$ cat src/sdc_map.vh
// field positions, codes and reset values of the synthesizer control words
`ifndef SDC_MAP_VH
`define SDC_MAP_VH

// serial word layout
`define SDC_WORD_W          24
`define SDC_ADDR_HI         1
`define SDC_ADDR_LO         0
`define SDC_ADDR_IF_REF     2'h0
`define SDC_ADDR_IF_MAIN    2'h1
`define SDC_ADDR_RF_REF     2'h2
`define SDC_ADDR_RF_MAIN    2'h3

// reference words
`define SDC_RF_DLL_MODE     23
`define SDC_RF_DOUBLER      22
`define SDC_RF_PUMP_HI      21
`define SDC_RF_PUMP_LO      18
`define SDC_RF_POLARITY     17
`define SDC_IF_PUMP_GAIN    18

// if main divider word
`define SDC_IF_CNT_CLEAR    23
`define SDC_IF_SLEEP        22
`define SDC_IF_SLEEP_TIMING 21
`define SDC_IF_FAST_SETTLE  20
`define SDC_IF_FRAC_TEST    19
`define SDC_IF_AUX_B        18
`define SDC_IF_AUX_A        17
`define SDC_IF_PROG_HI      16
`define SDC_IF_PROG_LO      5
`define SDC_IF_SWALLOW_HI   4
`define SDC_IF_SWALLOW_LO   2

// pump current step and if prescaler modulus
`define SDC_PUMP_STEP_UA    11'h064
`define SDC_IF_PRESCALE     16'h0008
`define SDC_IF_PROG_MIN     12'h003

// reset values
`define SDC_RST_WORD        24'h000000
`define SDC_RST_BIT         1'h0

`endif

$ cat src/sdc_control_fields.v
// decode and apply rf reference and if main divider word control fields
//
// What this block does
// - bit 23 selects slow/fast delay-line calibration
// - bit 22 enables the voltage doubler
// - bit 17 sets rf detector polarity
// - pump current is 100 uA times code+1
// - address 01 latches the if main word
// - if word fields: control, outputs, counts
// - plain mode: bits 17/18 drive pins A/B
// - bit 19 disables fractional spur compensation
// - bit 20 selects fast-settle, level bits ignored
// - fast-settle: pin A low when rf eight-weight
// - fast-settle: pin B low when if high gain
// - counter clear holds N and R counters
// - timed sleep waits for pump pulse end
// - immediate sleep acts at once on load
`timescale 1ns/10ps
`default_nettype none
`include "sdc_map.vh"

module sdc_control_fields (
    input  wire        clk,
    input  wire        rst_b,
    input  wire        serialData,
    input  wire        serialClock,
    input  wire        latchStrobe,
    input  wire        pumpPulseDone,
    output reg         dllFastMode,
    output reg         doublerEnable,
    output reg         rfDetectorPolarity,
    output reg  [3:0]  rfPumpSetting,
    output reg  [10:0] rfPumpCurrentUa,
    output reg         rfPumpWeightEight,
    output reg         ifPumpHighGain,
    output reg  [2:0]  ifControlField,
    output reg         ifCounterClear,
    output reg         ifSleepTiming,
    output reg         ifLoopPoweredDown,
    output reg         fracCompDisable,
    output reg         fastSettleMode,
    output reg         auxPinA,
    output reg         auxPinAOe,
    output reg         auxPinB,
    output reg         auxPinBOe,
    output reg  [2:0]  ifSwallowCount,
    output reg  [11:0] ifProgramCount,
    output reg  [15:0] ifDivideRatio,
    output reg         ifRatioLegal
);

    // ==========================================================
    // serial capture
    wire                   wordValid;
    wire [`SDC_WORD_W-1:0] word;
    wire [1:0]             wordAddressBits;

    sdc_shift_in shifter (
        .clk         (clk),
        .rst_b       (rst_b),
        .serialData  (serialData),
        .serialClock (serialClock),
        .latchStrobe (latchStrobe),
        .wordValid   (wordValid),
        .word        (word)
    );

    assign wordAddressBits = word[`SDC_ADDR_HI:`SDC_ADDR_LO];

    // ==========================================================
    // word latches
    reg [`SDC_WORD_W-1:0] rfReferenceWord;
    reg [`SDC_WORD_W-1:0] ifMainDividerWord;
    reg                   ifReferenceGain;
    reg                   sleepRequest;
    wire                  loadIfMain;
    wire                  loadRfRef;
    wire                  loadIfRef;

    assign loadIfMain = wordValid & (wordAddressBits == `SDC_ADDR_IF_MAIN);
    assign loadRfRef  = wordValid & (wordAddressBits == `SDC_ADDR_RF_REF);
    assign loadIfRef  = wordValid & (wordAddressBits == `SDC_ADDR_IF_REF);

    // other addresses leave every latch as it was
    always @(posedge clk or negedge rst_b) begin
        if (!rst_b) begin
            rfReferenceWord   <= `SDC_RST_WORD;
            ifMainDividerWord <= `SDC_RST_WORD;
            ifReferenceGain   <= `SDC_RST_BIT;
        end else begin
            if (loadIfMain) begin
                ifMainDividerWord <= word;
            end
            if (loadRfRef) begin
                rfReferenceWord <= word;
            end
            // only the gain bit of the if reference word is needed here
            if (loadIfRef) begin
                ifReferenceGain <= word[`SDC_IF_PUMP_GAIN];
            end
        end
    end

    // ==========================================================
    // rf reference fields
    wire [3:0] rfCode;
    wire       rfEight;

    assign rfCode  = rfReferenceWord[`SDC_RF_PUMP_HI:`SDC_RF_PUMP_LO];
    assign rfEight = rfReferenceWord[`SDC_RF_PUMP_HI];

    wire [10:0] next_rfPumpCurrentUa;
    assign next_rfPumpCurrentUa = `SDC_PUMP_STEP_UA * ({7'h00, rfCode} + 11'h001);

    // ==========================================================
    // if main fields
    wire        ctlClear;
    wire        ctlSleep;
    wire        ctlTiming;
    wire        ctlFast;
    wire [2:0]  swallow;
    wire [11:0] progCount;

    assign ctlClear  = ifMainDividerWord[`SDC_IF_CNT_CLEAR];
    assign ctlSleep  = ifMainDividerWord[`SDC_IF_SLEEP];
    assign ctlTiming = ifMainDividerWord[`SDC_IF_SLEEP_TIMING];
    assign ctlFast   = ifMainDividerWord[`SDC_IF_FAST_SETTLE];
    assign swallow   = ifMainDividerWord[`SDC_IF_SWALLOW_HI:`SDC_IF_SWALLOW_LO];
    assign progCount = ifMainDividerWord[`SDC_IF_PROG_HI:`SDC_IF_PROG_LO];

    // divide ratio of an 8/9 swallow divider: prescale times program plus swallow
    wire [15:0] next_ifDivideRatio;
    assign next_ifDivideRatio = (`SDC_IF_PRESCALE * {4'h0, progCount}) + {13'h0000, swallow};

    // flags settings that the host must not use; the device still obeys them
    wire next_ifRatioLegal;
    assign next_ifRatioLegal = (progCount >= `SDC_IF_PROG_MIN) &
                               (progCount >= {9'h000, swallow});

    // ==========================================================
    // auxiliary pins
    reg next_auxPinA;
    reg next_auxPinAOe;
    reg next_auxPinB;
    reg next_auxPinBOe;

    always @* begin
        if (ctlFast) begin
            // level bits are don't-care here; pins are low or released
            next_auxPinA   = 1'h0;
            next_auxPinAOe = rfEight;
            next_auxPinB   = 1'h0;
            next_auxPinBOe = ifReferenceGain;
        end else begin
            next_auxPinA   = ifMainDividerWord[`SDC_IF_AUX_A];
            next_auxPinAOe = 1'h1;
            next_auxPinB   = ifMainDividerWord[`SDC_IF_AUX_B];
            next_auxPinBOe = 1'h1;
        end
    end

    // ==========================================================
    // power down sequencing
    // timed mode: a request stays pending until the pump pulse ends;
    // power-up is always immediate so the loop never stays asleep by mistake
    reg next_ifLoopPoweredDown;
    reg next_sleepRequest;

    always @* begin
        next_sleepRequest      = sleepRequest;
        next_ifLoopPoweredDown = ifLoopPoweredDown;
        if (!ctlSleep) begin
            next_sleepRequest      = 1'h0;
            next_ifLoopPoweredDown = 1'h0;
        end else if (!ctlTiming) begin
            next_sleepRequest      = 1'h0;
            next_ifLoopPoweredDown = 1'h1;
        end else if (!ifLoopPoweredDown) begin
            next_sleepRequest = 1'h1;
            if (pumpPulseDone) begin
                next_sleepRequest      = 1'h0;
                next_ifLoopPoweredDown = 1'h1;
            end
        end
    end

    // ==========================================================
    // output registers
    always @(posedge clk or negedge rst_b) begin
        if (!rst_b) begin
            dllFastMode        <= 1'h0;
            doublerEnable      <= 1'h0;
            rfDetectorPolarity <= 1'h0;
            rfPumpSetting      <= 4'h0;
            rfPumpCurrentUa    <= `SDC_PUMP_STEP_UA;
            rfPumpWeightEight  <= 1'h0;
            ifPumpHighGain     <= 1'h0;
            ifControlField     <= 3'h0;
            ifCounterClear     <= 1'h0;
            ifSleepTiming      <= 1'h0;
            ifLoopPoweredDown  <= 1'h0;
            sleepRequest       <= 1'h0;
            fracCompDisable    <= 1'h0;
            fastSettleMode     <= 1'h0;
            auxPinA            <= 1'h0;
            auxPinAOe          <= 1'h1;
            auxPinB            <= 1'h0;
            auxPinBOe          <= 1'h1;
            ifSwallowCount     <= 3'h0;
            ifProgramCount     <= 12'h000;
            ifDivideRatio      <= 16'h0000;
            ifRatioLegal       <= 1'h0;
        end else begin
            dllFastMode        <= rfReferenceWord[`SDC_RF_DLL_MODE];
            doublerEnable      <= rfReferenceWord[`SDC_RF_DOUBLER];
            rfDetectorPolarity <= rfReferenceWord[`SDC_RF_POLARITY];
            rfPumpSetting      <= rfCode;
            rfPumpCurrentUa    <= next_rfPumpCurrentUa;
            rfPumpWeightEight  <= rfEight;
            ifPumpHighGain     <= ifReferenceGain;
            ifControlField     <= ifMainDividerWord[`SDC_IF_CNT_CLEAR:`SDC_IF_SLEEP_TIMING];
            ifCounterClear     <= ctlClear;
            ifSleepTiming      <= ctlTiming;
            ifLoopPoweredDown  <= next_ifLoopPoweredDown;
            sleepRequest       <= next_sleepRequest;
            fracCompDisable    <= ifMainDividerWord[`SDC_IF_FRAC_TEST];
            fastSettleMode     <= ctlFast;
            auxPinA            <= next_auxPinA;
            auxPinAOe          <= next_auxPinAOe;
            auxPinB            <= next_auxPinB;
            auxPinBOe          <= next_auxPinBOe;
            ifSwallowCount     <= swallow;
            ifProgramCount     <= progCount;
            ifDivideRatio      <= next_ifDivideRatio;
            ifRatioLegal       <= next_ifRatioLegal;
        end
    end

endmodule // sdc_control_fields
`default_nettype wire

$ cat src/sdc_shift_in.v
// serial shift register and latch strobe capture for 24-bit control words
`timescale 1ns/10ps
`default_nettype none
`include "sdc_map.vh"

module sdc_shift_in (
    input  wire                   clk,
    input  wire                   rst_b,
    input  wire                   serialData,
    input  wire                   serialClock,
    input  wire                   latchStrobe,
    output reg                    wordValid,
    output reg  [`SDC_WORD_W-1:0] word
);

    // ==========================================================
    // edge detection
    reg                   serialClockDly;
    reg                   latchStrobeDly;
    reg [`SDC_WORD_W-1:0] shiftReg;
    wire                  shiftEdge;
    wire                  latchEdge;

    assign shiftEdge = serialClock & ~serialClockDly;
    assign latchEdge = latchStrobe & ~latchStrobeDly;

    // ==========================================================
    // shifter, msb first
    always @(posedge clk or negedge rst_b) begin
        if (!rst_b) begin
            serialClockDly <= 1'h0;
            latchStrobeDly <= 1'h0;
            shiftReg       <= `SDC_RST_WORD;
            wordValid      <= 1'h0;
            word           <= `SDC_RST_WORD;
        end else begin
            serialClockDly <= serialClock;
            latchStrobeDly <= latchStrobe;
            wordValid      <= latchEdge;
            if (shiftEdge) begin
                shiftReg <= {shiftReg[`SDC_WORD_W-2:0], serialData};
            end
            // a shift edge in the same cycle as the latch edge is not included
            if (latchEdge) begin
                word <= shiftReg;
            end
        end
    end

endmodule // sdc_shift_in
`default_nettype wire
• • • •
DIRECTIONS: Using the listing above, return all lines where the word "stays" occurs.

WRITTEN SOLUTION:
    // timed mode: a request stays pending until the pump pulse ends;
    // power-up is always immediate so the loop never stays asleep by mistake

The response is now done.